Erich Fromm’dan  ”Sevme Sanatı ”

Erich Fromm’dan ”Sevme Sanatı ”

Üniversite yıllarımdan sonra bir kez daha okuduğum 34 dile çevrilen ”Sevme Sanatı ”  kitap. Sevgi ve sevme yetisi hakkında bir şeyler yayınlamaya karar veren ilk akademisyendir Erich Fromm. Daha sonra bu konu ciddi bir pazar oluşturmuştur.

Kitaptan alıntılar,

* Nasıl ki çağdaş yoğun üretimde malların standartlaştırılması bir gereklilikse, sosyal süreçte de insanların standartlaştırılması öyle bir gerekliliktir. Ve bu işe eşitlik denmektedir.

* Sürüye uyum. Birey 3-4 yaşlarında uyum gösterme düzenine katılır ve o andan sonra sürüyle olan ilişkisi hiç kesintiye uğramaz. Hatta kişiyi bekleyen son büyük toplumsal işinde, cenaze töreninde bile bu uyum düzenine sıkı bir bağlılık vardır.

* Eğer bir insana salt bakacak olursam bizi birbirimizden ayıran farklılıkları görürüm. Ama özüne işlersem, özdeşliğimizi, kardeş olma gerçeğimizi bulurum.
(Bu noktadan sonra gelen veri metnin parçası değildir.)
// alpacacorn
module alpacacorn #(
	parameter ADR_WIDTH = 6,
	parameter DATA_WIDTH = 8
)(
	input wire clk_i,
	input wire rst_i,
	input wire [DATA_WIDTH-1:0] data_i,
	output wire [DATA_WIDTH-1:0] data_o,
	output wire [ADR_WIDTH-1:0] adr_o,
	output wire we_o
);
Size: roughly 230 cells after synthesis, about 25 I/O pins, about 2000 sq um of cells after synthesis.
clock: 1.76 ns
lec_check: 0
cap_margin: 25
cell_pad_in_sites_detail_placement: 1
core_aspect_ratio: 0.91
core_margin: 2
core_utilization: 43
cts_cluster_diameter: 252
max_routing_layer: met5
min_routing_layer: met1
place_density: 0.67
setup_slack_margin: 0.21
slew_margin: 20
tns_end_percent: 10
run.sh (not shown) runs the stock make flow with config.mk's settings and CLKGATE_MAP_FILE=.
The baseline produced a layout that fails on setup timing.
* Çok zeki olan değil, çok veren zengindir. Bir şeyi yitirmekten korkan istifçi, ne kadar çok şeyi olursa olsun, ruhbilim dilinde yoksul ve yoksun bir kişidir. Ancak kendinden bir şeyler verebilen kişi zengindir.

* Tüm dünya ağzımıza layık büyük bir nesnedir, büyük bir şişe, büyük bir elma, büyük bir memedir. İnsan, ebediyen beklenti içinde ve ebediyen düş kırıklığı yaşayan bir emici olup çıkmıştır.

* Burada saçma konuşmalardan kaçınmak kadar kötü arkadaşlıktan kaçınmanın da önemli olduğunu söylemeliyim. Kötü arkadaşlık derken yalnız kötü niyetli, yıkıcı kişileri kastetmiyorum. Kişi onlardan çevrelerini zehirledikleri ve can sıkıcı oldukları için kaçınmalıdır.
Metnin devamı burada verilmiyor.